Pero sucede en la realidad que, al comportarnos de ese modo, lo que
estamos haciendo es justamente destrozar la Creación. Ello es así
porque, en el fondo, los anhelos del hombre, la saeta de sus ambiciones,
apuntan en dirección al infinito. De aquí que, hoy más que nunca,
comprobemos que únicamente Dios puede saciar al hombre por completo.
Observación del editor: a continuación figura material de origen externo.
[src/core/stg_params.svh]
// register offsets, reset values and field positions of the trigger and status block
`ifndef STG_PARAMS_SVH
`define STG_PARAMS_SVH

// byte addresses on the 32-bit register bus
`define STG_ADR_CTRL      8'h00
`define STG_ADR_CMD       8'h04
`define STG_ADR_OPER_COND 8'h08
`define STG_ADR_OPER_PTR  8'h0C
`define STG_ADR_OPER_NTR  8'h10
`define STG_ADR_OPER_EVT  8'h14
`define STG_ADR_OPER_ENA  8'h18
`define STG_ADR_STD_EVT   8'h1C
`define STG_ADR_STD_ENA   8'h20
`define STG_ADR_SUMMARY   8'h24

// operation condition bit positions
`define STG_BIT_TRAN_BUSY 6
`define STG_BIT_TRAN_WTG  7
// status byte bit driven by the operation summary
`define STG_BIT_OPER_SUM  7
// standard event summary placed in status byte bit 5
`define STG_BIT_ESB_SUM   5
// cmd register bits
`define STG_CMD_ARM       0
`define STG_CMD_TRIG      1
`define STG_CMD_GROUP     2
`define STG_CMD_ABORT     3
// ctrl register bits
`define STG_CTRL_SRC      0

`define STG_PTR_RST       16'hFFFF
`define STG_NTR_RST       16'h0000
`define STG_ENA_RST       16'h0000
`define STG_STD_ENA_RST   8'h00

`endif

[src/core/stg_pkg.sv]
// types shared by the trigger and status block
package stg_pkg;
    typedef enum logic {
        STG_SRC_BUS,
        STG_SRC_NO_WAIT
    } stg_src_t;

    typedef enum logic [1:0] {
        STG_IDLE,
        STG_WAIT,
        STG_RUN
    } stg_state_t;
endpackage : stg_pkg

[src/core/stg_top.sv]
// trigger state machine and status register groups behind a wishbone slave
// How it works
// - arm command in idle leaves idle and starts the trigger function, unless an abort comes in the same cycle
// - bus source: after arm, wait for trigger or abort
// - waiting: own trigger or group trigger starts the sequence
// - no_wait source: sequence starts right after arm, skipping waiting
// - sequence done returns to idle; new arm needed
// - abort while waiting or running cancels and returns idle
// - group trigger fires every armed trigger subsystem in one cycle
// - after completion outputs keep the final step's values, output keeps the last step's on/off state
// - condition register follows state bits live; reads have no side effect
// - event bit sets on a condition transition passed by its filter
// - event bits hold until the event register is read; read clears all
// - enable mask gates events; only enabled bits form the summary
// - enable register is writable and readable at any time
// - rising filter bit lets false-to-true changes set the event
// - falling filter bit lets true-to-false changes set the event
// - both filters: every change recorded; neither: nothing recorded
// - standard event group has only event and enable registers
// - OR of enabled operation events drives status byte bit 7
// - condition bit 128 shows waiting, bit 64 shows running
`timescale 1ns/1ps
`include "stg_params.svh"

module stg_top (
    input  wire logic        clk_i,
    input  wire logic        rst_i,
    // classic wishbone slave
    input  wire logic        cyc_i,
    input  wire logic        stb_i,
    input  wire logic        we_i,
    input  wire logic [7:0]  adr_i,
    input  wire logic [3:0]  sel_i,
    input  wire logic [31:0] dat_i,
    output logic      [31:0] dat_o,
    output logic             ack_o,
    // decoded commands from the command interpreter
    input  wire logic        sequence_arm_cmd_i,
    input  wire logic        seq_trig_cmd_i,
    input  wire logic        group_trig_cmd_i,
    input  wire logic        abort_cmd_i,
    // sequencer handshake
    input  wire logic        seq_done_i,
    input  wire logic [13:0] oper_cond_ext_i,
    input  wire logic [7:0]  std_event_i,
    input  wire logic        step_out_on_i,
    output logic             seq_start_o,
    output logic             seq_cancel_o,
    output logic             out_on_o,
    output logic             oper_summary_o,
    output logic             std_summary_o,
    output logic [7:0]       status_byte_o
);

    // ----------------------------------------------------------------
    // bus decode
    // ----------------------------------------------------------------
    function automatic logic hit(input logic [7:0] a, input logic [7:0] off);
        hit = (a == off);
    endfunction : hit

    logic        req;
    logic        wr;
    logic        rd;
    logic        wr_ctrl;
    logic        wr_cmd;
    logic        wr_ptr;
    logic        wr_ntr;
    logic        wr_ena;
    logic        wr_std_ena;
    logic        rd_evt;
    logic        rd_std_evt;
    logic        ack_q;

    // single-cycle answer: ack one cycle after stb, dropped next cycle
    assign req        = cyc_i && stb_i && !ack_q;
    assign wr         = req && we_i && sel_i[0];
    assign rd         = req && !we_i;
    assign wr_ctrl    = wr && hit(adr_i, `STG_ADR_CTRL);
    assign wr_cmd     = wr && hit(adr_i, `STG_ADR_CMD);
    assign wr_ptr     = wr && hit(adr_i, `STG_ADR_OPER_PTR);
    assign wr_ntr     = wr && hit(adr_i, `STG_ADR_OPER_NTR);
    assign wr_ena     = wr && hit(adr_i, `STG_ADR_OPER_ENA);
    assign wr_std_ena = wr && hit(adr_i, `STG_ADR_STD_ENA);
    assign rd_evt     = rd && hit(adr_i, `STG_ADR_OPER_EVT);
    assign rd_std_evt = rd && hit(adr_i, `STG_ADR_STD_EVT);

    // 16-bit fields written with the two low byte lanes
    function automatic logic [15:0] merge16(input logic [15:0] old, input logic [31:0] d,
                                            input logic [3:0] s);
        merge16 = {s[1] ? d[15:8] : old[15:8], s[0] ? d[7:0] : old[7:0]};
    endfunction : merge16

    // ----------------------------------------------------------------
    // trigger state machine
    // ----------------------------------------------------------------
    stg_pkg::stg_state_t state_q;
    stg_pkg::stg_state_t state_d;
    stg_pkg::stg_src_t   src_q;
    logic                arm;
    logic                trig;
    logic                group;
    logic                abort_any;
    logic                start_d;
    logic                cancel_d;

    assign arm       = sequence_arm_cmd_i || (wr_cmd && dat_i[`STG_CMD_ARM]);
    // group trigger reaches every armed subsystem in the same cycle
    assign group     = group_trig_cmd_i || (wr_cmd && dat_i[`STG_CMD_GROUP]);
    assign trig      = seq_trig_cmd_i || (wr_cmd && dat_i[`STG_CMD_TRIG]) || group;
    assign abort_any = abort_cmd_i || (wr_cmd && dat_i[`STG_CMD_ABORT]);

    always_comb begin
        state_d  = state_q;
        start_d  = 1'b0;
        cancel_d = 1'b0;
        unique case (state_q)
            stg_pkg::STG_IDLE: begin
                // triggers here are dropped: nothing is armed
                if (arm && !abort_any) begin
                    if (src_q == stg_pkg::STG_SRC_NO_WAIT) begin
                        state_d = stg_pkg::STG_RUN;
                        start_d = 1'b1;
                    end else begin
                        state_d = stg_pkg::STG_WAIT;
                    end
                end
            end
            stg_pkg::STG_WAIT: begin
                if (abort_any) begin
                    state_d  = stg_pkg::STG_IDLE;
                    cancel_d = 1'b1;
                end else if (trig) begin
                    state_d = stg_pkg::STG_RUN;
                    start_d = 1'b1;
                end
            end
            stg_pkg::STG_RUN: begin
                if (abort_any) begin
                    state_d  = stg_pkg::STG_IDLE;
                    cancel_d = 1'b1;
                end else if (seq_done_i) begin
                    state_d = stg_pkg::STG_IDLE;
                end
            end
            default: state_d = stg_pkg::STG_IDLE;
        endcase
    end

    always_ff @(posedge clk_i) begin
        if (rst_i) begin
            state_q      <= stg_pkg::STG_IDLE;
            seq_start_o  <= 1'b0;
            seq_cancel_o <= 1'b0;
        end else begin
            state_q      <= state_d;
            seq_start_o  <= start_d;
            seq_cancel_o <= cancel_d;
        end
    end

    always_ff @(posedge clk_i) begin
        if (rst_i) begin
            src_q <= stg_pkg::STG_SRC_BUS;
        end else if (wr_ctrl) begin
            src_q <= stg_pkg::stg_src_t'(dat_i[`STG_CTRL_SRC]);
        end
    end

    // output follows each step while running and is simply held after completion
    always_ff @(posedge clk_i) begin
        if (rst_i) begin
            out_on_o <= 1'b0;
        end else if (state_q == stg_pkg::STG_RUN) begin
            out_on_o <= step_out_on_i;
        end
    end

    // ----------------------------------------------------------------
    // external condition filter
    // ----------------------------------------------------------------
    // condition sources sit outside this clock: each bit passes three stages
    // and is taken only once the last two agree, at the cost of four cycles of lag
    logic [13:0] ext_s1_q;
    logic [13:0] ext_s2_q;
    logic [13:0] ext_s3_q;
    logic [13:0] ext_q;
    logic [13:0] ext_d;

    // a bit whose last two stages still disagree keeps its accepted value
    assign ext_d = (ext_s2_q & ext_s3_q) | (ext_q & (ext_s2_q ^ ext_s3_q));

    always_ff @(posedge clk_i) begin
        if (rst_i) begin
            ext_s1_q <= 14'h0000;
            ext_s2_q <= 14'h0000;
            ext_s3_q <= 14'h0000;
            ext_q    <= 14'h0000;
        end else begin
            ext_s1_q <= oper_cond_ext_i;
            ext_s2_q <= ext_s1_q;
            ext_s3_q <= ext_s2_q;
            ext_q    <= ext_d;
        end
    end

    // ----------------------------------------------------------------
    // operation status group
    // ----------------------------------------------------------------
    logic [15:0] cond_q;
    logic [15:0] cond_d;
    logic [15:0] ptr_q;
    logic [15:0] ntr_q;
    logic [15:0] evt_q;
    logic [15:0] ena_q;
    logic [15:0] rise;
    logic [15:0] fall;
    logic [15:0] new_evt;
    logic        oper_sum;

    // live condition: trigger bits from the machine, the rest from outside
    assign cond_d = {ext_q[13:6],
                     state_q == stg_pkg::STG_WAIT,
                     state_q == stg_pkg::STG_RUN,
                     ext_q[5:0]};

    generate
        for (genvar i = 0; i < 16; i++) begin : g_filt
            assign rise[i]    = cond_d[i] && !cond_q[i];
            assign fall[i]    = !cond_d[i] && cond_q[i];
            // both filters record every change, neither records nothing
            assign new_evt[i] = (rise[i] && ptr_q[i])
                              || (fall[i] && ntr_q[i]);
        end
    endgenerate

    assign oper_sum = |(evt_q & ena_q);

    always_ff @(posedge clk_i) begin
        if (rst_i) begin
            cond_q <= 16'h0000;
        end else begin
            cond_q <= cond_d;
        end
    end

    always_ff @(posedge clk_i) begin
        if (rst_i) begin
            ptr_q <= `STG_PTR_RST;
            ntr_q <= `STG_NTR_RST;
            ena_q <= `STG_ENA_RST;
        end else begin
            if (wr_ptr) ptr_q <= merge16(ptr_q, dat_i, sel_i);
            if (wr_ntr) ntr_q <= merge16(ntr_q, dat_i, sel_i);
            if (wr_ena) ena_q <= merge16(ena_q, dat_i, sel_i);
        end
    end

    // the read clears, but a transition in the same cycle still lands
    always_ff @(posedge clk_i) begin
        if (rst_i) begin
            evt_q <= 16'h0000;
        end else begin
            evt_q <= (rd_evt ? 16'h0000 : evt_q) | new_evt;
        end
    end

    // ----------------------------------------------------------------
    // standard event group: event and enable only
    // ----------------------------------------------------------------
    logic [7:0] std_evt_q;
    logic [7:0] std_ena_q;
    logic       std_sum;

    assign std_sum = |(std_evt_q & std_ena_q);

    always_ff @(posedge clk_i) begin
        if (rst_i) begin
            std_evt_q <= 8'h00;
            std_ena_q <= `STG_STD_ENA_RST;
        end else begin
            std_evt_q <= (rd_std_evt ? 8'h00 : std_evt_q) | std_event_i;
            if (wr_std_ena) std_ena_q <= dat_i[7:0];
        end
    end

    // ----------------------------------------------------------------
    // summaries
    // ----------------------------------------------------------------
    logic [7:0] stb_d;

    always_comb begin
        stb_d                    = 8'h00;
        stb_d[`STG_BIT_OPER_SUM] = oper_sum;
        stb_d[`STG_BIT_ESB_SUM]  = std_sum;
    end

    always_ff @(posedge clk_i) begin
        if (rst_i) begin
            oper_summary_o <= 1'b0;
            std_summary_o  <= 1'b0;
            status_byte_o  <= 8'h00;
        end else begin
            oper_summary_o <= oper_sum;
            std_summary_o  <= std_sum;
            status_byte_o  <= stb_d;
        end
    end

    // ----------------------------------------------------------------
    // read mux
    // ----------------------------------------------------------------
    logic [31:0] rdata;

    always_comb begin
        unique case (adr_i)
            `STG_ADR_CTRL:      rdata = {31'h0, src_q};
            `STG_ADR_CMD:       rdata = {30'h0, state_q};
            `STG_ADR_OPER_COND: rdata = {16'h0, cond_q};
            `STG_ADR_OPER_PTR:  rdata = {16'h0, ptr_q};
            `STG_ADR_OPER_NTR:  rdata = {16'h0, ntr_q};
            `STG_ADR_OPER_EVT:  rdata = {16'h0, evt_q};
            `STG_ADR_OPER_ENA:  rdata = {16'h0, ena_q};
            `STG_ADR_STD_EVT:   rdata = {24'h0, std_evt_q};
            `STG_ADR_STD_ENA:   rdata = {24'h0, std_ena_q};
            `STG_ADR_SUMMARY:   rdata = {24'h0, stb_d};
            default:            rdata = 32'h0000_0000;
        endcase
    end

    always_ff @(posedge clk_i) begin
        if (rst_i) begin
            ack_q <= 1'b0;
            dat_o <= 32'h0000_0000;
        end else begin
            ack_q <= req;
            if (rd) dat_o <= rdata;
        end
    end

    assign ack_o = ack_q;

endmodule : stg_top

[config.mk]
export PLATFORM = sky130hd
export DESIGN_NAME = stg_top
export DESIGN_NICKNAME = d
export VERILOG_FILES = /design/src/core/stg_pkg.sv /design/src/core/stg_top.sv
export VERILOG_INCLUDE_DIRS = /design/src /design/src/core
export SDC_FILE = /design/constraint.sdc
export NUM_CORES = 1
export LEC_CHECK = 0
export BUFFER_PORTS_ARGS = -buffer_cell sky130_fd_sc_hd__buf_2
export CORE_MARGIN = 5
export CORE_UTILIZATION = 56
export CTS_BUF_LIST = sky130_fd_sc_hd__clkbuf_16
export CTS_CLUSTER_DIAMETER = 120
export CTS_CLUSTER_SIZE = 30
export DETAILED_ROUTE_END_ITERATION = 7
export GPL_TIMING_DRIVEN = 0
export PLACE_DENSITY = 0.9
export SLEW_MARGIN = 10
export SYNTH_ARGS = -nofsm -noshare
export SYNTH_HDL_FRONTEND = slang
export SYNTH_SLANG_ARGS = --single-unit
[constraint.sdc]
create_clock -name clk_i -period 3.1 [get_ports clk_i]
set_input_delay 0.775 -clock clk_i [delete_from_list [all_inputs] [get_ports clk_i]]
set_output_delay 0.775 -clock clk_i [all_outputs]
set_load 0.02 [all_outputs]
# After elaboration in Yosys (flattened, before gate mapping)
# Index checks and enable logic that the tools add are counted.
[op_classes]
eq_ne = 14
muxes = 16
bitwise = 9
reduce_logical = 151
[ops]
columns = ["op", "n"]
rows = [
  ["case mux 16 bit (10 select lines)", 1],
  ["logical AND 1 bit", 82],
  ["logical NOT 1 bit", 35],
  ["== test 8 x 5 -> 1 bit (second input constant)", 4],
  ["AND 14 bit", 2],
  ["logical OR 1 bit", 21],
  ["AND 16 bit", 1],
  ["== test 8 x 4 -> 1 bit (second input constant)", 2],
  ["== test 8 x 6 -> 1 bit (second input constant)", 2],
  ["2-to-1 mux 16 bit", 1],
  ["bitwise OR 16 bit", 1],
  ["OR reduction 16 bit", 1],
  ["bitwise OR 14 bit", 1],
  ["bitwise XOR 14 bit", 1],
  ["2-to-1 mux 2 bit", 6],
  ["AND reduction 2 bit", 6],
  ["AND 8 bit", 1],
  ["== test 8 x 3 -> 1 bit (second input constant)", 1],
  ["logical NOT 8 bit", 1],
  ["2-to-1 mux 8 bit", 1],
  ["bitwise OR 8 bit", 1],
  ["OR reduction 8 bit", 1],
  ["!= test 3 bit (second input constant)", 2],
  ["case mux 2 bit (3 select lines)", 1],
  ["9 further kinds", 14],
]
[word_totals]
regBits = 201
input_bits = 77
output_inout_bits = 46
word_cells = 215

# Logic depth before layout (Yosys ltp)
[logic_depth]
depth_word = 11
ltp_mapped = 8
ltp_nobuf = 7

# Least setup slack after synthesis
# OpenSTA, ideal clock, no wires.
[synth_path]
path_kind = "input to register"
from = "input port stb_i"
to = "register ptr_q[10]"
setup_ps = 120
arrival_ps = 2271
t_required_ps = 2980
path_slack_ps = 709
path_stages = 7
n_path_buf = 2
cell_sequence = "nand3b_4 -> or2_2 -> buf_2 -> nor3_4 -> buf_2 -> nand2_1 -> a211o_1"
[synth_via]
elab_chain_len = 6
[synth_rtl]
columns = ["element", "line", "text"]
rows = [
  ["start: declaration", "stg_top.sv:30", "input wire logic stb_i,"],
  ["logical AND 1 bit (2 in series)", "stg_top.sv:76", "assign req = cyc_i && stb_i && !ack_q;"],
  ["logical AND 1 bit (2 in series)", "stg_top.sv:77", "assign wr = req && we_i && sel_i[0];"],
  ["logical AND 1 bit", "stg_top.sv:81", "assign wr_ptr = wr && hit(adr_i, `STG_ADR_OPER_PTR);"],
  ["AND reduction 2 bit (no line)", "n/a", ""],
  ["end signal: assignment", "stg_top.sv:249", "ptr_q <= `STG_PTR_RST;"],
  ["end signal: assignment", "stg_top.sv:253", "if (wr_ptr) ptr_q <= merge16(ptr_q, dat_i, sel_i);"],
  ["end: declaration", "stg_top.sv:212", "logic [15:0] ptr_q;"],
]
# No other way between the ends.
# A chain may end at the register's enable or synchronous reset.

# Worst setup path in the final report
[layout_path]
from = "input port adr_i[1]"
to = "register ptr_q[14]"
[layout_via]
elab_chain_len = 3
[layout_rtl]
columns = ["element", "line", "text"]
rows = [
  ["start: declaration", "stg_top.sv:32", "input wire logic [7:0] adr_i,"],
  ["== test 8 x 4 -> 1 bit", "stg_top.sv:59", "hit = (a == off);"],
  ["logical AND 1 bit", "stg_top.sv:81", ""],
  ["AND reduction 2 bit (no line)", "n/a", ""],
]
# No other way between the ends.

==> results.md <==
* Max Fanout on Critical Path at 10
* Reg2reg start: ack_o
* GRT overflow at 0
* Reg clk slew, reported paths at 0.07 ns
* Int Pwr at 3.67 mW
* Number of fill cells at between 900 and 1,000
* Post-synthesis sequential area ratio at 0.487
* Initial Utilization at 0.574
* Yosys Warn Count at 0
* PortBufs at 82
* Final setup viols at 0
* # Post-CTS Setup Buffers at 0
* Synth Register Bits at 177
* RePlAce Congestion at 0.969
* Hold Crit Class: flip-flop to flip-flop
* Die area at 15,400 um^2
* Setup WS pre-CTS at 0.00380 ns
* Crit path kind: input port to flip-flop
* Post_cts resized at 0
* Hold Buf Count CTS at 0
* # IOs at 123
* P_leak at 3.44 nW
* Reg2reg path depth at 7
* Ys flop type: dfxtp_1
* Die height at 124 um
* Hold path endpoint: ext_s2_q[5]
* Hpwl dp at about 15 mm
* Layout area overhead at 17.2%
* Fmax at 359 MHz
* Post-DRT Antenna Nets at 0
* Tightest Pin Transition at 1.14 ns
* Reg-to-reg endpoint: ptr_q[14]
* Deepest clock path buffer count at 2
* Reg2Reg Setup Slack at 0.54 ns
* Largest net degree at the start of global routing at 17
* Hold WS at 0.433 ns
* FFs w/ async S/R, synth at 0
* Status: completed
* Vias at 6,266
* Sink Count at approximately 180
* Max Cap Violations at 0
* Routed wire per std cell at ~19 um
* Maximum VDD drop at approximately 0.39 mV
* Avg Cell Area, Syn at 9.29 um^2
* Clock Skews at roughly 0.0088 ns
* Share of cells above drive strength 1 at 0.168
* Clock H-tree levels at 4
* Final hold vios at 0
* Critical path arrival at 3.10 ns
* Post-synth EDFFs at 0
* Reg area at 3540 um^2
* Synth cell types at 56
* Via/cell ratio at 5.77
* PD cells at 568 nW/um^2
* Final TNS setup at 0 ns
* Final wirelength at between 20 and 25 mm
* Logic pwr share at 0.090
* Vias in the first global route at between 5,000 and 6,000
* Pins Over Slew Limit at 0
* DRT iter0 DRCs at between 700 and 800
* First-pass GRT wire length at 31.4 mm
* Antenna Cells at 0
* Core area at between 10,000 and 15,000 um^2
* Critical Path Sink Type: flip-flop
* Clock power share at 0.418
* CP Data Required Time at 3.41 ns
* Tmin final at 2.79 ns
* Gate Count Post-Synth at 783
* Slew Limit Headroom at 0.235
* CP Launch Type: input port
* Hold depth at 1
* Root Driver: clkbuf_16
* Mapped Area at 7280 um^2
* FP Rows at 41
* Nets at 999
* Total GRT Usage at 0.270
* RSZ-0062 raised after global routing: no
* DRC at 0
* Setup slack after layout at 0.311 ns
* Die X-Extent at 124 um
* Skew-Pair Late Insertion Delay at 0.43 ns
* Pre-Repair DR Iteration Count at 8
* Hold Startpoint: ext_s1_q[5]
* Inserted Clock Buffers at 17
* Reg power frac at 0.492
* Initial antenna violation count at 0
* Area of the multi-input gates at approximately 3500 um^2
* Fin crit share at 0.900
* Switching portion of total power at 0.241
* Power consumption at 4.84 mW
* Net Sw Power at between 1 and 1.5 mW
* CTS tree: yes
-- sequential cells by signal, summed over array words and instances (netlist names), 2 cells and up --
register / cells
ext_s2_q: 14
ntr_q: 16
dat_o: 16
cond_q: 16
ena_q: 16
std_evt_q: 8
std_ena_q: 8
ext_s3_q: 14
ptr_q: 16
ext_s1_q: 14
state_q: 2
ext_q: 14
evt_q: 16
-- synthesized netlist by cell type (3+ instances only) --
master,n,area share
a22o_1,15,0.018
clkbuf_1,29,0.015
a21oi_1,69,0.047
nor3_4,4,0.0089
nand3b_1,18,0.019
inv_1,5,0.0026
buf_1,4,0.0021
nor3_1,6,0.0041
a22oi_1,9,0.0093
nand2_1,85,0.044
nor3b_1,3,0.0031
nand3_1,12,0.0083
buf_2,5,0.0034
a221oi_1,5,0.0060
buf_4,25,0.026
ha_1,17,0.029
o22ai_1,6,0.0052
dfxtp_1,177,0.49
nor2_1,76,0.039
o21ai_0,33,0.023
a211o_1,17,0.020
a32oi_1,3,0.0036
mux2i_1,37,0.051
nor2b_1,67,0.058
and3_1,10,0.0086
a222oi_1,8,0.011
-- worst max-delay path, cell delays in order --
cell	delay [ns]
buf_2	0.12
nor3b_2	0.52
nand2_1	0.19
nor3_4	0.47
buf_2	0.33
nand2_1	0.31
a211o_1	0.39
Estamos hechos de tal forma, que las cosas finitas nos dejan siempre
insatisfechos, porque necesitamos mucho más: necesitamos el Amor
inagotable, la Verdad y la Belleza ilimitadas.
Aunque ese anhelo
sea insuprimible, podemos, por desgracia desplazarlo de nuestros
horizontes, y con ello perseguir las plenitudes buscando únicamente en
lo finito. Queriendo tener el Cielo ya en la tierra, esperamos y
exigimos todo de ella y de la actual sociedad. Pero, en su intento de
extraer de lo finito lo infinito, el hombre pisotea la tierra e
imposibilita una ordenada convivencia social con los demás, porque a sus
ojos cada uno de los otros aspectos aparece como amenaza u obstáculo; y
porque arranca del mundo material y del biológico algunos componentes
que necesitaría preservar para sí mismo. Tan sólo cuando aprendamos
nuevamente a dirigir nuestras miradas hacia el Cielo, brillará también
la tierra con todo su esplendor. Únicamente cuando vivifiquemos las
grandes esperanzas de nuestros ánimos con la idea de un eterno estar con
Dios, y nos sintamos nuevamente peregrinos hacia la Eternidad, en vez de
aherrojarnos a esta tierra, sólo entonces irradiarán nuestros anhelos
hacia este mundo para que tenga también él esperanza y paz.
Por todo ello,
demos gracias a Dios en este día porque nos ha dado ese Santo, que nos
habla de recogernos en Él; que nos enseña la prontitud, la obediencia,
la abnegación y la actitud de los caminantes que se dejan llevar por
Dios; y que nos dice por esto mismo la manera de servir igualmente a
nuestra tierra. Demos gracias asimismo por esta fiesta jubilar en la que
podemos comprobar que sigue habiendo personas con el ánimo abierto a la
voluntad de Dios, y preparadas para escuchar sus llamamientos y marchar
a su lado hacia donde Él quiera llevarlas.
Imploremos la
gracia de lo Alto para que, demostrando también nosotros vigilancia y
prontitud, y procediendo en nuestras vidas con la misma plenitud de la
esperanza, nos veamos un día recibidos por Dios, que constituye nuestro
auténtico Destino de caminantes hacia la comunión de la vida eterna.